For most other algorithms, people are expected to read fine-print privacy policies, in the hopes of determining whether their data might be used against them in a way that they wouldn’t expect.

“We urgently need more due process with the algorithmic systems influencing our lives,” says Kate Crawford, a principal researcher at Microsoft Research who has called for big data due process requirements. “If you are given a score that jeopardizes your ability to get a job, housing or education, you should have the right to see that data, know how it was generated, and be able to correct errors and contest the decision.”

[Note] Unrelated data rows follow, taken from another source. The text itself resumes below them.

Context: an optimization exercise on an open-source flow, tuned for small area, a short achievable clock period and few clock cycles per item. The choices shown serve that exercise and are no tape-out recipe. Where RTL was checked, it was by simulation tests only, not by an equivalence proof against the original. No activity file was given, so power comes from the tool's default toggle rates.

==> v20: inputs <==
==> flow/design.v (excerpt) <==
module MATRIX(CLK, RESET, IN_VALID, IN, OUT_VALID, OUT);
input CLK;
input RESET;
input IN_VALID;
input [3:0] IN;
output reg OUT_VALID;
output [15:0] OUT;
reg [5:0] cnt;
reg [1:0] qa, qb, op;     
reg [1:0] ci, cj;         
reg [3:0] a [0:8];
reg [3:0] b [0:8];
reg [11:0] o;
assign OUT = {{4{o[11]}}, o};
integer n, n1;
always @(posedge CLK) begin
  if (cnt <= 6'd8 && (cnt != 6'd0 || IN_VALID)) begin
    for (n1 = 0; n1 < 8; n1 = n1 + 1) a[n1] <= a[n1+1];
    a[8] <= IN;
  end
  if (cnt >= 6'd9 && cnt <= 6'd17) begin
    for (n1 = 0; n1 < 8; n1 = n1 + 1) b[n1] <= b[n1+1];
    b[8] <= IN;
  end
end
wire deta = cnt == 6'd9 || cnt == 6'd11 || cnt == 6'd13 || cnt == 6'd15 || cnt == 6'd17 || cnt == 6'd19;
wire detb = cnt == 6'd10 || cnt == 6'd12 || cnt == 6'd14 || cnt == 6'd16 || cnt == 6'd18 || cnt == 6'd20;
wire dodd = cnt >= 6'd16 && cnt <= 6'd20;
wire [1:0] opc = (cnt == 6'd22) ? IN[1:0] : op;    
wire outmm = opc == 2'd2 && cnt >= 6'd22 && cnt <= 6'd30;
wire outas = !opc[1] && cnt >= 6'd22 && cnt <= 6'd30;
  ...
Settings: LEC_CHECK=0, CAP_MARGIN=20, CORE_MARGIN=2, CORE_UTILIZATION=40, SLEW_MARGIN=20; clock period 10.0 ns.
run.sh (not shown) runs the stock make flow with config.mk's settings and CLKGATE_MAP_FILE= SYNTH_SCRIPT=/design/flow/synth_recipe.tcl, a recipe that flattens the netlist after the stock synthesis.
==> v3 (differences from v20) <==
--- a/flow/design.v
+++ b/flow/design.v
@@ -105,21 +105,25 @@
     if ((n / 3 + n % 3) % 3 == 2) At2 = At2 | ({4{selA[n]}} & a[n]);
     AR = AR | ({4{selAR[n]}} & a[n]);
     Bt0 = Bt0 | ({4{selB0[n]}} & b[n]);
     Bt1 = Bt1 | ({4{selB1[n]}} & b[n]);
     Bt2 = Bt2 | ({4{selB2[n]}} & b[n]);
   end
 end
 reg [3:0] X0, Y0, X1, Y1, X1D, X2, Y2;
-wire dP = cnt == 6'd10 || cnt == 6'd12 || cnt == 6'd14 || cnt == 6'd16 || cnt == 6'd18 || cnt == 6'd20;
-wire dA = cnt == 6'd11 || cnt == 6'd13 || cnt == 6'd15 || cnt == 6'd17 || cnt == 6'd19 || cnt == 6'd21;
-wire keep = (dA && cnt != 6'd11) || cnt == 6'd22;
-wire negT = cnt == 6'd17 || cnt == 6'd19 || cnt == 6'd21;
-wire invo = cnt == 6'd22;
+reg dP, dA, keep, negT, invo, oen;
+always @(posedge CLK) begin
+  dP <= deta;
+  dA <= detb;
+  keep <= (detb && cnt != 6'd10) || cnt == 6'd21;
+  negT <= cnt == 6'd16 || cnt == 6'd18 || cnt == 6'd20;
+  invo <= cnt == 6'd21;
+  oen <= detb || (cnt == 6'd21 && qa[0]) || (cnt >= 6'd22 && cnt <= 6'd30 && opc != 2'd3);
+end
 wire [11:0] ob = (keep ? o : 12'd0) ^ {12{negT | invo}};
 wire c_1 = (X0[0] & Y0[0]) ^ (X1[0] & Y1[0]) ^ (X2[0] & Y2[0]);
 wire c_2 = ((X0[0] & Y0[0]) & (X1[0] & Y1[0])) | ((X0[0] & Y0[0]) & (X2[0] & Y2[0])) | ((X1[0] & Y1[0]) & (X2[0] & Y2[0]));
 wire c_3 = ob[0] ^ invo;
 wire c_4 = ob[0] & invo;
 wire c_5 = (X0[0] & Y0[1]) ^ (X0[1] & Y0[0]) ^ (X1[0] & Y1[1]);
 wire c_6 = ((X0[0] & Y0[1]) & (X0[1] & Y0[0])) | ((X0[0] & Y0[1]) & (X1[0] & Y1[1])) | ((X0[1] & Y0[0]) & (X1[0] & Y1[1]));
 wire c_7 = (X1[1] & Y1[0]) ^ (X2[0] & Y2[1]) ^ (X2[1] & Y2[0]);
@@ -255,17 +259,16 @@
 wire c_137 = c_126 ^ c_110 ^ c_111;
 wire c_138 = (c_126 & c_110) | (c_126 & c_111) | (c_110 & c_111);
 wire c_139 = c_138 ^ c_112 ^ c_113;
 wire c_140 = (c_138 & c_112) | (c_138 & c_113) | (c_112 & c_113);
 wire c_141 = c_140 ^ c_114 ^ c_115;
 wire c_142 = (c_140 & c_114) | (c_140 & c_115) | (c_114 & c_115);
 wire [11:0] S = {c_142,c_141,c_139,c_136,c_134,c_132,c_130,c_129,c_117,c_91,c_55,c_1} + {c_127,1'b0,1'b0,c_137,c_135,c_133,c_131,1'b0,1'b0,c_61,c_57,c_3};
 wire [11:0] onext = S ^ {12{negT}};
-wire oen = dA || (invo && qa[0]) || (cnt >= 6'd23 && cnt <= 6'd31 && op != 2'd3);
 always @(posedge CLK) begin
   X0 <= outas ? 4'd1 : At0;
   Y0 <= (outas || deta) ? AR : Bt0;
   X1 <= outas ? {{3{opc[0]}}, 1'b1} : At1;
   X1D <= {4{detb}} & S[7:4];
   X2 <= detb ? {~S[3], S[2:0]} : At2;
   Y1 <= (deta || detb) ? AR : Bt1;
   Y2 <= (deta || detb) ? AR : Bt2;
- SETUP_SLACK_MARGIN: default -> 5
==> v17 (differences from v20) <==
--- a/flow/design.v
+++ b/flow/design.v
@@ -22,18 +22,21 @@
     for (n1 = 0; n1 < 8; n1 = n1 + 1) b[n1] <= b[n1+1];
     b[8] <= IN;
   end
 end
 wire deta = cnt == 6'd9 || cnt == 6'd11 || cnt == 6'd13 || cnt == 6'd15 || cnt == 6'd17 || cnt == 6'd19;
 wire detb = cnt == 6'd10 || cnt == 6'd12 || cnt == 6'd14 || cnt == 6'd16 || cnt == 6'd18 || cnt == 6'd20;
 wire dodd = cnt >= 6'd16 && cnt <= 6'd20;
 wire [1:0] opc = (cnt == 6'd22) ? IN[1:0] : op;    
-wire outmm = opc == 2'd2 && cnt >= 6'd22 && cnt <= 6'd30;
-wire outas = !opc[1] && cnt >= 6'd22 && cnt <= 6'd30;
+wire outmm = cnt == 6'd22 || (op == 2'd2 && cnt >= 6'd23 && cnt <= 6'd30);    
+wire outas = !op[1] && cnt >= 6'd23 && cnt <= 6'd30;                         
+wire outar = cnt >= 6'd22 && cnt <= 6'd30;                                   
+wire isas = (cnt == 6'd22) ? !IN[1] : outas;                                 
+wire [3:0] Bc = (qb == 2'd0) ? b[0] : (qb == 2'd1) ? b[2] : (qb == 2'd2) ? b[8] : b[6];
 function [1:0] m3;           
   input [2:0] x;
   m3 = (x >= 3'd3) ? x - 3'd3 : x[1:0];
 endfunction
 function [1:0] rv;           
   input [1:0] x;
   rv = 2'd2 - x;
 endfunction
@@ -74,17 +77,17 @@
           if (k == 1) selB1[3*r+c] = 1'b1;
           if (k == 2) selB2[3*r+c] = 1'b1;
         end
   end
   selAR = 9'd0;
   alA = revA ? rv(cj) : cj;
   for (r = 0; r < 3; r = r + 1)
     for (c = 0; c < 3; c = c + 1)
-      if (outas && (rowA ? (idxA == r && alA == c) : (idxA == c && alA == r))) selAR[3*r+c] = 1'b1;
+      if (outar && (rowA ? (idxA == r && alA == c) : (idxA == c && alA == r))) selAR[3*r+c] = 1'b1;
   case (cnt)
     6'd9:  selAR[4] = 1'b1;
     6'd10: selAR[8] = 1'b1;
     6'd11: selAR[5] = 1'b1;
     6'd12: selAR[6] = 1'b1;
     6'd13: selAR[3] = 1'b1;
     6'd14: selAR[7] = 1'b1;
     6'd15: selAR[5] = 1'b1;
@@ -105,21 +108,25 @@
     if ((n / 3 + n % 3) % 3 == 2) At2 = At2 | ({4{selA[n]}} & a[n]);
     AR = AR | ({4{selAR[n]}} & a[n]);
     Bt0 = Bt0 | ({4{selB0[n]}} & b[n]);
     Bt1 = Bt1 | ({4{selB1[n]}} & b[n]);
     Bt2 = Bt2 | ({4{selB2[n]}} & b[n]);
   end
 end
 reg [3:0] X0, Y0, X1, Y1, X1D, X2, Y2;
-wire dP = cnt == 6'd10 || cnt == 6'd12 || cnt == 6'd14 || cnt == 6'd16 || cnt == 6'd18 || cnt == 6'd20;
-wire dA = cnt == 6'd11 || cnt == 6'd13 || cnt == 6'd15 || cnt == 6'd17 || cnt == 6'd19 || cnt == 6'd21;
-wire keep = (dA && cnt != 6'd11) || cnt == 6'd22;
-wire negT = cnt == 6'd17 || cnt == 6'd19 || cnt == 6'd21;
-wire invo = cnt == 6'd22;
+reg dP, dA, keep, negT, invo, oen;
+always @(posedge CLK) begin
+  dP <= deta;
+  dA <= detb;
+  keep <= (detb && cnt != 6'd10) || cnt == 6'd21;
+  negT <= cnt == 6'd16 || cnt == 6'd18 || cnt == 6'd20;
+  invo <= cnt == 6'd21;
+  oen <= detb || (cnt == 6'd21 && qa[0]) || (cnt >= 6'd22 && cnt <= 6'd30 && opc != 2'd3);
+end
 wire [11:0] ob = (keep ? o : 12'd0) ^ {12{negT | invo}};
 wire c_1 = (X0[0] & Y0[0]) ^ (X1[0] & Y1[0]) ^ (X2[0] & Y2[0]);
 wire c_2 = ((X0[0] & Y0[0]) & (X1[0] & Y1[0])) | ((X0[0] & Y0[0]) & (X2[0] & Y2[0])) | ((X1[0] & Y1[0]) & (X2[0] & Y2[0]));
 wire c_3 = ob[0] ^ invo;
 wire c_4 = ob[0] & invo;
 wire c_5 = (X0[0] & Y0[1]) ^ (X0[1] & Y0[0]) ^ (X1[0] & Y1[1]);
 wire c_6 = ((X0[0] & Y0[1]) & (X0[1] & Y0[0])) | ((X0[0] & Y0[1]) & (X1[0] & Y1[1])) | ((X0[1] & Y0[0]) & (X1[0] & Y1[1]));
 wire c_7 = (X1[1] & Y1[0]) ^ (X2[0] & Y2[1]) ^ (X2[1] & Y2[0]);
@@ -255,24 +262,23 @@
 wire c_137 = c_126 ^ c_110 ^ c_111;
 wire c_138 = (c_126 & c_110) | (c_126 & c_111) | (c_110 & c_111);
 wire c_139 = c_138 ^ c_112 ^ c_113;
 wire c_140 = (c_138 & c_112) | (c_138 & c_113) | (c_112 & c_113);
 wire c_141 = c_140 ^ c_114 ^ c_115;
 wire c_142 = (c_140 & c_114) | (c_140 & c_115) | (c_114 & c_115);
 wire [11:0] S = {c_142,c_141,c_139,c_136,c_134,c_132,c_130,c_129,c_117,c_91,c_55,c_1} + {c_127,1'b0,1'b0,c_137,c_135,c_133,c_131,1'b0,1'b0,c_61,c_57,c_3};
 wire [11:0] onext = S ^ {12{negT}};
-wire oen = dA || (invo && qa[0]) || (cnt >= 6'd23 && cnt <= 6'd31 && op != 2'd3);
 always @(posedge CLK) begin
-  X0 <= outas ? 4'd1 : At0;
-  Y0 <= (outas || deta) ? AR : Bt0;
-  X1 <= outas ? {{3{opc[0]}}, 1'b1} : At1;
+  X0 <= isas ? 4'd1 : At0;
+  Y0 <= (isas || deta) ? AR : Bt0;
+  X1 <= isas ? {{3{opc[0]}}, 1'b1} : At1;
   X1D <= {4{detb}} & S[7:4];
-  X2 <= detb ? {~S[3], S[2:0]} : At2;
-  Y1 <= (deta || detb) ? AR : Bt1;
+  X2 <= detb ? {~S[3], S[2:0]} : (isas ? 4'd0 : At2);
+  Y1 <= (deta || detb) ? AR : ((cnt == 6'd22 && !IN[1]) ? Bc : Bt1);
   Y2 <= (deta || detb) ? AR : Bt2;
   if (oen) o <= onext;
   if (cnt == 6'd18) qa <= IN[1:0];
   if (cnt == 6'd19) qa[1] <= qa[1] ^ (qa[0] & IN[0]);
   if (cnt == 6'd20) qb <= IN[1:0];
   if (cnt == 6'd21) qb[1] <= qb[1] ^ (qb[0] & IN[0]);
   if (cnt == 6'd22) op <= IN[1:0];
   if (cnt <= 6'd21) begin
- SETUP_SLACK_MARGIN: default -> 5
==> results.txt <==
quantity                                                                              v20                       v3                      v17
Share of the final layout cell area in sequential cells                            0.3312                   0.3384                   0.3376
Crit path arrival time                                                            6.36 ns                  5.01 ns                  5.05 ns
Status                                                            complete, no violations  complete, no violations  complete, no violations
Summed area of non-filler cells in the final layout                         0.01046 sq mm            0.01058 sq mm            0.01056 sq mm
Area fraction in compound gates after synthesis                                    0.1447                   0.1662                   0.1713
Area taken by multi-input logic gates                                      0.005316 sq mm           0.005338 sq mm           0.005383 sq mm
Source of the critical timing path                                                 cnt[4]                    X0[0]                    qa[0]
Worst clock skew                                                               0.01777 ns               0.01706 ns               0.01133 ns
Worst hold slack                                                                0.4914 ns                0.4970 ns                0.4926 ns
Lkg Pwr                                                                          3.758 nW                 3.852 nW                 3.849 nW
Filler cells                                                                         2188                     2138                     2247
Final weighted congestion of routability-driven global placement                   0.9593                    1.008                   0.9763
Met3 usage                                                                        0.04819                  0.03965                  0.04955
Testbench counts of v20, summed over its fixed seeds: cycles 52,408, items 1,600.
The RTL of v3 and v17 was laid out without a check of its function.
From an optimization exercise on the open Yosys and OpenROAD flow, aimed at small area, a short achievable clock period and few clock cycles; shortcuts taken in it are not production practice.
RTL that was checked went through simulation tests only; none was proved equivalent to the original.
The RTL of run 4 was laid out without a check of its function.
Power is estimated from default activity; no workload was simulated.

==> flow/design.v <==
module divider
	# (parameter SIZE = 32)
   (input clk,
	input start,
	input reset,
	input [SIZE - 1:0] divisor, dividend,
	output reg error, done,
	output [SIZE - 1:0] quotient, remainder
	);
localparam [1:0] IDLE = 2'd0, NORM = 2'd1, ITER = 2'd2;
reg [1:0] state;
reg [SIZE-1:0] r, q, d;
reg [4:0] cnt;
reg [4:0] lz_d, lz_r;     
function [4:0] lzc;      
	input [SIZE-1:0] x;
	integer i;
	begin
		lzc = 5'd0;
		for (i = 0; i < SIZE; i = i + 1)
			if (x[i]) lzc = SIZE - 1 - i;
	end
endfunction
function [SIZE-1:0] smear;
	input [SIZE-1:0] x;
	integer i;
	begin
		smear = x;
		for (i = 1; i < SIZE; i = i * 2)
			smear = smear | (smear >> i);
	end
endfunction
wire [4:0] n = lz_d - lz_r;    
wire       dvsr_zero = (divisor == 0);
wire       q_zero = dvsr_zero | (|(divisor & ~smear(dividend)));
function [SIZE:0] sub_ks;      
	input [SIZE-1:0] a, b;
	reg [SIZE:0] g, p;
	integer k, s;
	begin
		g = {a & ~b, 1'b1};        
		p = {~(a ^ b), 1'b0};
		for (s = 1; s <= SIZE; s = s * 2)
			for (k = SIZE; k >= s; k = k - 1) begin
				g[k] = g[k] | (p[k] & g[k-s]);
				p[k] = p[k] & p[k-s];
			end
		sub_ks = {g[SIZE], ~(a ^ b) ^ g[SIZE-1:0]};
	end
endfunction
wire [SIZE:0] sres = sub_ks(r, d);
wire [SIZE-1:0] diff = sres[SIZE-1:0];
wire          ge = sres[SIZE];
assign quotient  = q;
assign remainder = r;
always @(posedge clk) begin
	if (reset) begin
		state <= IDLE;
		done  <= 1'b0;
		error <= 1'b0;
	end else begin
		done  <= 1'b0;
		error <= 1'b0;
		case (state)
			IDLE:
				if (start) begin
					done  <= q_zero;
					error <= dvsr_zero;
					if (!q_zero) state <= NORM;
				end
			NORM:
				state <= ITER;
			ITER:
				if (cnt == 0) begin
					state <= IDLE;
					done  <= 1'b1;
				end
			default:
				state <= IDLE;
		endcase
	end
end
wire idle = (state == IDLE);
wire take = ge & (state == ITER);
always @(posedge clk)
	r <= ({SIZE{idle}} & dividend) | ({SIZE{take}} & diff) | ({SIZE{~idle & ~take}} & r);
always @(posedge clk) begin
	lz_d <= lzc(divisor);
	lz_r <= lzc(dividend);
end
always @(posedge clk)
	q <= idle ? {SIZE{1'b0}} : {q[SIZE-2:0], take};
always @(posedge clk) begin
	case (state)
		IDLE: d <= divisor;
		NORM: d <= d << n;
		default: d <= d >> 1;
	endcase
	cnt <= (state == NORM) ? n : cnt - 1'b1;
end
endmodule
==> flow/flow/run.sh <==
#!/bin/bash
set -euo pipefail
export BUFFER_PORTS_ARGS="-buffer_cell sky130_fd_sc_hd__buf_1"
export CTS_ARGS="-sink_clustering_enable -repair_clock_nets -buf_list sky130_fd_sc_hd__clkbuf_8 -dont_use_dummy_load"
bash standard.sh > standard.log 2>&1
==> flow/standard.sh <==
#!/bin/bash
# synth_recipe.tcl (not shown) runs the flow's synth.tcl, then flattens the netlist and writes it again
# the make line also repeats each setting of config.mk as NAME=value (left out here)
make -C /OpenROAD-flow-scripts/flow DESIGN_CONFIG=/design/flow/config.mk WORK_HOME=/design/flow/orfs CLKGATE_MAP_FILE= SYNTH_SCRIPT=/design/flow/synth_recipe.tcl "${@:-finish}"
==> flow/config.mk <==
export PLATFORM = sky130hd
export DESIGN_NAME = divider
export DESIGN_NICKNAME = divider
export VERILOG_FILES = /design/flow/design.v
export SDC_FILE = /design/flow/constraint.sdc
export NUM_CORES = 4
export LEC_CHECK = 0
export CAP_MARGIN = 20
export CORE_MARGIN = 2
export CORE_UTILIZATION = 40
export CTS_BUF_LIST = sky130_fd_sc_hd__clkbuf_8
export PLACE_DENSITY = 0.6
export SETUP_SLACK_MARGIN = 3.0
export SLEW_MARGIN = 20
export TNS_END_PERCENT = 0
==> flow/constraint.sdc <==
create_clock -name core_clock -period 4.0 [get_ports {clk}]
set_input_delay 0.8000 -clock core_clock [delete_from_list [all_inputs] [get_ports {clk}]]
set_output_delay 0.8000 -clock core_clock [all_outputs]
set_load 0.01 [all_outputs]
==> impl_metrics.csv, run 1 <==
group,metric,value,unit
status,outcome,"complete, no violations",
worst_hold_path,hp-class,"flip-flop to flip-flop",
clocking,clockBufferDepth,2,
timing,slew_headroom,0.5212,
routing,post_drt_wl_per_cell,20.32,um
clocking,cts_made_buffers,17,
routing,drt_iter0_markers,882,
yosys,muxShareOfSynthArea,0.1125,
yosys,yosysWarnings,1,
setup_path,cp.buffers_inverters,3,
setup_path,crit_required,4.33,ns
place,io_buffers,132,
yosys,syn_nets,1073,
routing,drc,0,
cells_and_area,drive_gt1_frac,0.1694,
setup_path,crit_family,"adder cells",
yosys,netlist_area,0.007896,mm^2
place,place_area,0.008781,mm^2
setup_path,worstSetupEndpointType,"flip-flop",
cells_and_area,register_area,0.002349,mm^2
clocking,cts_sinks,115,
global_routing,antenna_found_initial,0,
place,hpwl,20420,um
floorplanning,die_x,144.5,um
floorplanning,std_cell_rows,51,
routing,firstDrtPassIters,5,
setup_path,path_cells,"inv_2 > ha_4 > inv_2 > fa_2 > clkbuf_16 > mux4_2 > mux2i_1 > mux2i_1 > a211oi_1 > o31ai_1",
clocking,hold_buffers,0,
pwr,vdd_drop_max,0.0002304,V
setup_path,crit_fanout,7,
pwr,power_density,476.9,mW/mm^2
routing,vias,8210,
timing,skew,0.03332,ns
yosys,syn_avg_cell_area,8.166,um^2
cells_and_area,fillers,1931,
yosys,ys.flop_type,"dfxtp_1",
place,place.gp.congestion,0.9551,
cells_and_area,area_growth,23.26,%
setup_path,startpoint_type,"flip-flop",
floorplanning,initial_core_util,0.4071,
setup_path,arrival,3.17,ns
cells_and_area,layout.nets,1218,
pwr,p_leak,3.845,nW
cells_and_area,antenna_cells,0,
timing,final.setup.tns,0,ns
routing,routed_wl,27940,um
yosys,synth-simple-area-share,0.1707,
global_routing,grt_max_degree,50,
yosys,ys_seq_elements,115,
timing,post-route-min-period,2.838,ns
setup_path,crit_path_max_incr_delay,0.65,ns
yosys,synth-compound-area-share,0.2646,
timing,rsz0062_at_grt,"true",
cells_and_area,design_area,0.009733,mm^2
floorplanning,die_h,144.5,um
clocking,cts_tree,"yes",
timing,timing_hold_violations_final,0,
clocking,cts-htree-levels,4,
floorplanning,core_area,0.01940,mm^2
setup_path,path_class,"flip-flop to flip-flop",
routing,postRouteAntennaNets,0,
cells_and_area,multi_input_area,0.005609,mm^2
floorplanning,dieArea,0.02088,mm^2
setup_path,rrSetupSlack,1.16,ns
timing,setup-violations-final,0,
yosys,synth_cell_types,67,
timing,slew_violations,0,
clocking,root_buffer,"clkbuf_8",
global_routing,grt_usage,0.2689,
clocking,path_clk_slew,0.07,ns
yosys,synth_top_family_by_area,"compound AO/OA/AOI/OAI gates",
routing,vias_per_cell,5.971,
flow_run,drv_cap,0,
floorplanning,ios,133,
yosys,ys_seq_area_frac,0.2916,
global_routing,overflow,0,
timing,fmax,0.3524,GHz
timing,worst_pin_slew,0.7182,ns
global_routing,grt_pass1_wl,42590,um
yosys,async_flop_share,0,
yosys,synth_edf_count,0,
setup_path,crit_slowest_cell,"fa_2",
global_routing,grt_pass1_vias,7596,
timing,post-route-period-util,0.7094,
yosys,synth_fa_ha_area_frac,0.06275,
clocking,clk_latency,0.47,ns
yosys,yosys.area_share.xor_xnor,0.03549,
yosys,synthCells,967,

The European Union has recently adopted a due process requirement for data-driven decisions based “solely on automated processing” that “significantly affect” citizens. The new rules, which are set to go into effect in May 2018, give European Union citizens the right to obtain an explanation of automated decisions and to challenge those decisions.

However, since the European regulations apply only to situations that don’t involve human judgment “such as automatic refusal of an online credit application or e-recruiting practices without any human intervention,” they are likely to affect a narrow class of automated decisions.

In 2012, the Obama administration proposed a “consumer privacy bill of rights” — modeled on European data protection principles — that would have allowed consumers to access and correct some data that was used to make judgments about them. But the measure died in Congress.

More recently, the White House has suggested that algorithm makers police themselves. In a recent report, the administration called for automated decision-making tools to be tested for fairness, and for the development of “algorithmic auditing.”

But algorithmic auditing is not yet common. In 2014, Eric H. Holder Jr., then the attorney general, called for the United States Sentencing Commission to study whether risk assessments used in sentencing were reinforcing unjust disparities in the criminal justice system. No study was done.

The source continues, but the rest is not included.